Our findings add novel information about patterns of disease severity over time, and are consistent with prior cross-sectional studies on disease severity and longitudinal studies focused on disease activity alone. While disease activity (i.e. the presence of any symptoms at a particular age) and disease severity (i.e. the impact of those symptoms) are sometimes correlated, they are separate concepts, and it is important to differentiate them²⁴. For example, a small patch of mild eczema that persists for years may be quite different from extensive severe disease that quickly resolves.

Paternoster et al⁵ conducted a previous study in ALSPAC with external validation²⁵, Hu et al⁶ examined a multi-ethnic population up to age 10, and Roduit et al⁴ examined an European population up to age 6. All reported phenotypes described onset timing and persistence during childhood, and between them there were some commonly described phenotypes (early-persistent, early-transient, late-onset). Hu et al concluded that established risk factors have little capacity to differentiate eczema phenotypes. By additionally incorporating severity, the most clinically relevant aspect of AD, we have been able to show that genetic factors, in particular, have potential to differentiate between phenotypes.

Our study has several strengths. We used a well-characterised, population-based cohort, hence, our results are generalisable to similar settings and populations. Our large sample (n=11,866) offered precision; and our phenotypes were internally reproducible, lending confidence to our findings. We applied robust statistical methods to minimise imprecision and bias in our regression estimates.

Our study also has limitations. We used a measure of self-reported AD, which has not been directly validated in ALSPAC, but has been shown to be a reasonable predictor in other contexts, including validation by physical exam in the UK²⁶ and physician assessment in a multi-centre US study²⁷. Missing data could have introduced bias into our estimates, although we tried to minimise this risk with FIML estimation and multiple imputation techniques. There is uncertainty in phenotype assignment that could affect regression results, however, we compared several methods of accounting for it and found little difference in our results, suggesting insensitivity to this issue. Finally, there are few data sources recording AD severity, and we were unable to find a large cohort with similarly characterised children to externally validate our findings, though we did attempt this using a small cohort (Supporting Information).

The LCA method involves probabilistic classification into subgroups and individual disease trajectories can vary within subgroups. For example, on average, active disease becomes less likely over time in the Moderate-Declining group, but an individual classified into this phenotype may still have active FD in late childhood. Future work may consider how early aggressive treatment for severe AD might modify the natural history²⁸.

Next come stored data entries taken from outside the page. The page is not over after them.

Background: an optimization exercise with open tools, aiming at small area, a short achievable clock period and few clock cycles per item. Do not read the settings as production practice. Where RTL was checked, it was by simulation tests only, not by an equivalence proof against the original.

==> inputs of wip/onyx <==
// fma32
module fma32 (
    input  wire        clk,
    input  wire        rst,         
    input  wire        in_valid,
    input  wire [31:0] a,
    input  wire [31:0] b,
    input  wire [31:0] c,
    input  wire        strict,      
    input  wire [1:0]  rnd,         
    output reg         out_valid,
    output wire [31:0] result,
    output wire [3:0]  flags        
);
make LEC_CHECK=0 CAP_MARGIN=20 CORE_MARGIN=2 CORE_UTILIZATION=40 SLEW_MARGIN=20 finish   # period 28.0 ns
run.sh (not shown) runs the stock make flow with config.mk's settings and CLKGATE_MAP_FILE= SYNTH_SCRIPT=/design/flow/synth_recipe.tcl, a recipe that flattens the netlist after the stock synthesis.
==> inputs of wip/maple, as changes to wip/onyx <==
--- a/flow/design.v
+++ b/flow/design.v
@@ -48,86 +48,89 @@
         end else if (c_inf) begin
             s_sign = sc; s_quiet = 1'b0;
         end else begin
             s_sign = (sp == sc) ? sp : (rm == RDN);
             s_expff = 1'b0; s_quiet = 1'b0;
         end
     end
-    wire [23:0] ma = {~a_e0, fa & {23{~a_e0 | strict}}};
-    wire [23:0] mb = {~b_e0, fb & {23{~b_e0 | strict}}};
-    wire [23:0] mc = {~c_e0, fc & {23{~c_e0 | strict}}};
+    wire        ckill = ~strict & c_e0 & ~c_f0;
+    wire [23:0] ma = {~a_e0, fa};
+    wire [23:0] mb = {~b_e0, fb};
+    wire [23:0] mc = {~c_e0, fc};
     wire [7:0]  xa = {ea[7:1], ea[0] | a_e0};
     wire [7:0]  xb = {eb[7:1], eb[0] | b_e0};
     wire [7:0]  xc = {ec[7:1], ec[0] | c_e0};
     wire [9:0] xab  = {2'b0, xa} + {2'b0, xb};
-    wire signed [10:0] rs_raw = {3'b0, xa} + {3'b0, xb} + {3'b111, ~xc} + 11'd1949;
+    wire signed [10:0] rs_raw = {3'b0, ea} + {3'b0, eb} + {3'b111, ~ec}
+                              + {10'd0, a_e0} + {10'd0, b_e0} + {10'd0, ~c_e0} + 11'd1948;
     wire       clamp = rs_raw[10] | prod_zero;
     wire       big   = ~clamp & (rs_raw[9:0] > 10'd77);
-    wire [6:0] rs    = clamp ? 7'd0 : rs_raw[6:0];
     wire signed [10:0] etop = clamp ? $signed({3'b0, xc}) + 11'sd1
                                     : $signed({1'b0, xab}) - 11'sd99;
+    wire [6:0] rs    = rs_raw[6:0];
     wire [76:0] cal = {mc, 53'd0} >> rs;
     reg         cst;
     integer     i;
     always @* begin
         cst = 1'b0;
         for (i = 0; i < 24; i = i + 1)
             if (rs > 7'd53 + i[6:0]) cst = cst | mc[i];
     end
-    wire        cstick = big ? (mc != 24'd0) : cst;
-    wire [76:0] calb   = big ? 77'd0 : cal;
+    wire        cstick = ~ckill & ~clamp & (big ? (mc != 24'd0) : cst);
+    wire [76:0] calb   = (big | ckill) ? 77'd0 : clamp ? {mc, 53'd0} : cal;
     wire [77:0] cw     = {1'b0, calb[76:1], calb[0] | cstick};
-    wire [78:0] cx     = {1'b0, cw} ^ {79{eff_sub}};
+    wire [78:0] cxa    = {1'b0, cw} ^ {79{eff_sub}};
+    wire [78:0] cx     = {cxa[78:77], spec ? s_pay : cxa[76:55], cxa[54:0]};
     wire [78:0] xr;
     wire [52:0] yr;
     fma_tree u_tree (.x(ma), .y(mb), .cx(cx), .xr(xr), .yr(yr));
     reg [78:0] r1_xr;
     reg [52:0] r1_yr;
-    reg signed [10:0] r1_etop;
+    reg signed [10:0] r1_etop;    
     reg        r1_sp, r1_sub, r1_strict, r1_uf;
     reg [1:0]  r1_rm;
     reg        r1_spec, r1_ssign, r1_sexpff, r1_squiet, r1_sinv;
-    reg [21:0] r1_spay;
     always @(posedge clk) begin
-        r1_xr <= xr; r1_yr <= yr; r1_etop <= etop; r1_sp <= sp; r1_sub <= eff_sub;
+        r1_xr <= xr; r1_yr <= yr; r1_etop <= etop + 11'sd24; r1_sp <= sp; r1_sub <= eff_sub;
         r1_strict <= strict; r1_uf <= in_uf; r1_rm <= rm;
         r1_spec <= spec; r1_ssign <= s_sign; r1_sexpff <= s_expff;
-        r1_squiet <= s_quiet; r1_sinv <= s_inv; r1_spay <= s_pay;
+        r1_squiet <= s_quiet; r1_sinv <= s_inv;
     end
     wire [77:0] mag;
     wire        neg;
     fma_cpa u_cpa (.xr(r1_xr), .yr(r1_yr), .sub(r1_sub), .mag(mag), .neg(neg));
-    wire signed [10:0] mpos = 11'sd78 - r1_etop;
+    wire signed [10:0] mpos = 11'sd102 - r1_etop;
     wire        tiny  = (mpos > 11'sd101);
     wire [101:0] marker = (mpos[10] | tiny) ? 102'd0 : (102'd1 << mpos[6:0]);
     wire [6:0]  t;
     fma_lzc u_lzc (.mag(mag), .marker(marker), .t(t));
-    reg [77:0] r2_mag;
-    reg [6:0]  r2_t;
+    wire [23:0] mnz;
+    wire        rbz, stkz;
+    fma_shift u_shift (.mag(mag), .t(t), .mn(mnz), .rb(rbz), .stk(stkz));
+    wire        mzero = (mag == 78'd0);
+    reg [23:0] r2_mnz;
     reg signed [10:0] r2_etop;
+    reg [6:0]  r2_t;
+    reg        r2_rbz, r2_stkz, r2_mzero;
     reg        r2_tiny, r2_sign, r2_strict, r2_uf;
     reg [1:0]  r2_rm;
     reg        r2_spec, r2_ssign, r2_sexpff, r2_squiet, r2_sinv;
-    reg [21:0] r2_spay;
     always @(posedge clk) begin
-        r2_mag <= mag; r2_t <= t; r2_etop <= r1_etop; r2_tiny <= tiny;
+        r2_mnz <= r1_spec ? {2'b00, r1_xr[76:55]} : mnz; r2_rbz <= rbz; r2_stkz <= stkz; r2_mzero <= mzero;
+        r2_etop <= r1_etop; r2_t <= t; r2_tiny <= tiny;
         r2_sign <= r1_sp ^ neg;
         r2_strict <= r1_strict; r2_uf <= r1_uf; r2_rm <= r1_rm;
         r2_spec <= r1_spec; r2_ssign <= r1_ssign; r2_sexpff <= r1_sexpff;
-        r2_squiet <= r1_squiet; r2_sinv <= r1_sinv; r2_spay <= r1_spay;
+        r2_squiet <= r1_squiet; r2_sinv <= r1_sinv;
     end
-    wire        r2_mzero = (r2_mag == 78'd0);
-    wire [23:0] mnz;
-    wire        rbz, stkz;
-    fma_shift u_shift (.mag(r2_mag), .t(r2_t), .mn(mnz), .rb(rbz), .stk(stkz));
-    wire [23:0] mn  = r2_tiny ? 24'd0 : mnz;
-    wire        r2_rb  = ~r2_tiny & rbz;
-    wire        r2_stk = r2_tiny | stkz;
+    wire [23:0] mn  = r2_tiny ? 24'd0 : r2_mnz;
+    wire        r2_rb  = ~r2_tiny & r2_rbz;
+    wire        r2_stk = r2_tiny | r2_stkz;
     wire        normal = mn[23];
-    wire signed [10:0] e_norm = r2_etop + 11'sd24 - $signed({4'd0, r2_t});
+    wire signed [10:0] e_norm = r2_etop - $signed({4'd0, r2_t});
     wire [7:0]  r2_efld = normal ? e_norm[7:0] : 8'd0;
     wire        r2_povf = normal & (e_norm >= 11'sd255);
     wire [22:0] r2_mn = mn[22:0];
     wire inexact = r2_rb | r2_stk;
     reg  inc;
     always @* begin
         case (r2_rm)
@@ -143,15 +146,15 @@
     wire res_zero = (rounded == 31'd0);
     wire res_sub  = (rounded[30:23] == 8'd0);
     reg [31:0] res_n;
     reg [3:0]  flg_n;
     always @* begin
         flg_n = 4'b0000;
         if (r2_spec) begin
-            res_n = {r2_ssign, {8{r2_sexpff}}, r2_squiet, r2_spay};
+            res_n = {r2_ssign, {8{r2_sexpff}}, r2_squiet, r2_mnz[21:0]};
             flg_n = {r2_sinv, 3'b000};
         end else if (r2_mzero) begin
             res_n = {(r2_rm == RDN), 31'd0};
         end else if (ovf) begin
             if (!r2_strict) begin
                 res_n = {r2_sign, 31'h7F7FFFFF};
                 flg_n = 4'b0010;
@@ -551,15 +554,14 @@
     wire p330 = y[23] & x[17];
     wire p331 = y[23] & x[18];
     wire p332 = y[23] & x[19];
     wire p333 = y[23] & x[20];
     wire p334 = y[23] & x[21];
     wire p335 = y[23] & x[22];
     wire p336 = y[23] & x[23];
-    wire [27:0] cxu = cx[78:51] - 1'b1;
     wire s337;
     wire c338;
     assign {c338, s337} = neg0 + p1;
     wire s339;
     wire c340;
     assign {c340, s339} = p2 + c338;
     wire s341;
@@ -1580,28 +1582,34 @@
     wire c1026;
     assign {c1026, s1025} = p312 + p336 + c1020;
     wire s1027;
     wire c1028;
     assign {c1028, s1027} = s1025 + c1022 + cx[50];
     wire s1029;
     wire c1030;
-    assign {c1030, s1029} = c1026 + c1028;
-    assign xr = {cxu[27], cxu[26], cxu[25], cxu[24], cxu[23], cxu[22], cxu[21], cxu[20], cxu[19], cxu[18], cxu[17], cxu[16], cxu[15], cxu[14], cxu[13], cxu[12], cxu[11], cxu[10], cxu[9], cxu[8], cxu[7], cxu[6], cxu[5], cxu[4], cxu[3], cxu[2], cxu[1], cxu[0], c1024, c1018, c1012, c1004, c996, c986, c976, c964, c952, c938, c924, c908, c892, c874, c856, c836, c816, c794, c772, c748, c724, s723, c672, c648, s647, c600, s599, c556, s555, c516, s515, c480, s479, c448, s447, c420, s419, c396, s395, c376, s375, s367, cx[8], cx[7], cx[6], cx[5], cx[4], cx[3], cx[2], cx[1], cx[0]};
+    assign {c1030, s1029} = c1026 + cx[51];
+    assign xr = {cx[78], cx[77], cx[76], cx[75], cx[74], cx[73], cx[72], cx[71], cx[70], cx[69], cx[68], cx[67], cx[66], cx[65], cx[64], cx[63], cx[62], cx[61], cx[60], cx[59], cx[58], cx[57], cx[56], cx[55], cx[54], cx[53], cx[52], c1028, c1024, c1018, c1012, c1004, c996, c986, c976, c964, c952, c938, c924, c908, c892, c874, c856, c836, c816, c794, c772, c748, c724, s723, c672, c648, s647, c600, s599, c556, s555, c516, s515, c480, s479, c448, s447, c420, s419, c396, s395, c376, s375, s367, cx[8], cx[7], cx[6], cx[5], cx[4], cx[3], cx[2], cx[1], cx[0]};
     assign yr = {c1030, s1029, s1027, s1023, s1017, s1011, s1003, s995, s985, s975, s963, s951, s937, s923, s907, s891, s873, s855, s835, s815, s793, s771, s747, 1'b0, s697, s671, 1'b0, s623, 1'b0, s577, 1'b0, s535, 1'b0, s497, 1'b0, s463, 1'b0, s433, 1'b0, s407, 1'b0, s385, 1'b0, 1'b0, s359, s353, s347, s343, s339, s337, 1'b0, 1'b0, 1'b0};
 endmodule
 module fma_cpa (
     input  wire [78:0] xr,
     input  wire [52:0] yr,
     input  wire        sub,
     output wire [77:0] mag,
     output wire        neg
 );
     wire [78:0] yf = {26'd0, yr};
-    wire [78:0] g0 = xr & yf;
-    wire [78:0] p0 = xr ^ yf;
+    wire [78:51] ua = ~xr[78:51];
+    wire [78:51] ub = {xr[77:51], 1'b0};
+    wire [78:51] us = ua ^ ub ^ yf[78:51];
+    wire [78:51] uc = {(ua[77:51] & ub[77:51]) | (ua[77:51] & yf[77:51]) | (ub[77:51] & yf[77:51]), 1'b0};
+    wire [78:0] xq = {us, xr[50:0]};
+    wire [78:0] yq = {uc, yf[50:0]};
+    wire [78:0] g0 = xq & yq;
+    wire [78:0] p0 = xq ^ yq;
     wire [78:0] gg, pp;
     wire G0_1 = g0[1] | (p0[1] & g0[0]);
     wire P0_1 = p0[1] & p0[0];
     wire G0_3 = g0[3] | (p0[3] & g0[2]);
     wire P0_3 = p0[3] & p0[2];
     wire G0_5 = g0[5] | (p0[5] & g0[4]);
     wire P0_5 = p0[5] & p0[4];
==> flow/flow/run.sh (new file) <==
#!/bin/bash
set -e
export SETUP_SLACK_MARGIN=21.4
bash standard.sh > standard.log 2>&1
==> flow/standard.sh (new file) <==
#!/bin/bash
# synth_recipe.tcl (not shown) runs the flow's synth.tcl, then flattens the netlist and writes it again
# the make line also repeats each setting of config.mk as NAME=value (left out here)
make -C /OpenROAD-flow-scripts/flow DESIGN_CONFIG=/design/flow/config.mk WORK_HOME=/design/flow/orfs CLKGATE_MAP_FILE= SYNTH_SCRIPT=/design/flow/synth_recipe.tcl "${@:-finish}"
Settings changed: ABC_AREA set to 1.
removed: flow/run.sh
==> run notes <==
metric                                                                                    wip/maple                  wip/onyx
Result of the run                                                           complete, no violations   complete, no violations
Number of rows in the core area                                                                 118                       126
Arrival time worst endpoint                                                                 1.05 ns                   9.13 ns
Final weighted congestion in routability-driven placement                                     1.046                     1.085
Portion of the clock cycle consumed by the worst path in the final layout                    0.2375                    0.3057
Max FFs per register                                                                             78                        79
WHS Endpoint                                                                        u_core.r2_rm[0]         u_core.r2_spay[7]
Post-CTS setup buffers                                                                           23                         0
Capturing element type of the critical path                                          primary output                      flop
Clock latency on the worst-skew pair                                                        0.62 ns                   0.71 ns
Number of nets produced by synthesis                                                           6862                      6830
Sinks on Clock Net                                                                              333                       430
Number of tapcells                                                                             1380                      1600
Post-placement cell count                                                                      7544                      7580
Routed met2 length                                                                         77.34 mm                  96.64 mm
Post-cts gate resize count                                                                      211                         0
Critical Path Slowest Stage Cell                                           sky130_fd_sc_hd__dfxtp_1  sky130_fd_sc_hd__o21ai_0
Critical path class                                                          flop to primary output              flop to flop
Area used by multi-input combinational logic                                             31330 um^2                35940 um^2
Final standard cell area without fillers                                                 46820 um^2                52090 um^2
Critical hold path startpoint                                                       u_core.r1_rm[0]         u_core.r1_spay[7]
Synthesized-area fraction occupied by and/or/nand/nor cells                                  0.2947                    0.1676
DP Wirelength                                                                              138.6 mm                  164.4 mm
Wire length of the first global-routing pass                                               264.9 mm                  324.2 mm
Core utilization of the finished layout                                                      0.4518                    0.4400
Sequential cell area share                                                                   0.1429                    0.1657
Testbench counts of wip/maple, summed over its fixed seeds: cycles 12,024, items 12,000.
The RTL of wip/onyx was laid out without a check of its function.

-- port drivers added, routing unchanged --
Ports are ideal in the flow. The routed layouts listed here were re-timed in OpenROAD.
Step 1 (the two cells are an assumption about what drives the block):
set clk [get_ports {clk}]
set_driving_cell -lib_cell sky130_fd_sc_hd__clkbuf_16 $clk
set_driving_cell -lib_cell sky130_fd_sc_hd__buf_2 [delete_from_list [all_inputs] $clk]
Step 2 times the ports against the registers' clock, not the clock port: input delays grow and output delays shrink by t, the midpoint of the rising clock arrivals with the driver on.
a / b / c = ideal / step 1 / step 2; a / b = the first two.
run | t, ns | setup slack, ns | hold WS [ns]
wip/onyx | 0.749 | 19.440 / 19.440 / 19.440 | 0.274 / 0.274 / 0.274
wip/maple | 0.678 | 21.351 / 21.279 / 21.596 | 0.326 / 0.326 / 0.326
After both steps every run listed still meets setup and hold.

Our study adds important information about patterns of AD severity over time. The identified phenotypes were stable across sensitivity analyses and had strong genetic associations, providing support for using them in future work toward a better aetiological understanding of AD, including the role of environmental risk factors throughout the life course, and toward better clinical trial design. Additional research is underway to determine the utility of our phenotypes for prognosis and to inform priorities for early intervention.

What’s already known about this topic?

• Atopic dermatitis (AD) is a heterogeneous condition in terms of both disease activity and severity.

• Childhood AD phenotypes in previous studies have focused only on disease activity.

What does this study add?

• We incorporate disease severity over time to derive four clinically recognisable AD phenotypes using data-driven methods.

• Disease severity improved over time in all phenotypes (even in those with high probability of activity in late childhood and adolescence).

• Several established risk factors, including genetics associates, were associated with our proposed phenotypes, with most factors more strongly associated with phenotypes reporting the worst symptoms. Fewer factors differentiated between more frequent and declining/intermittent phenotypes.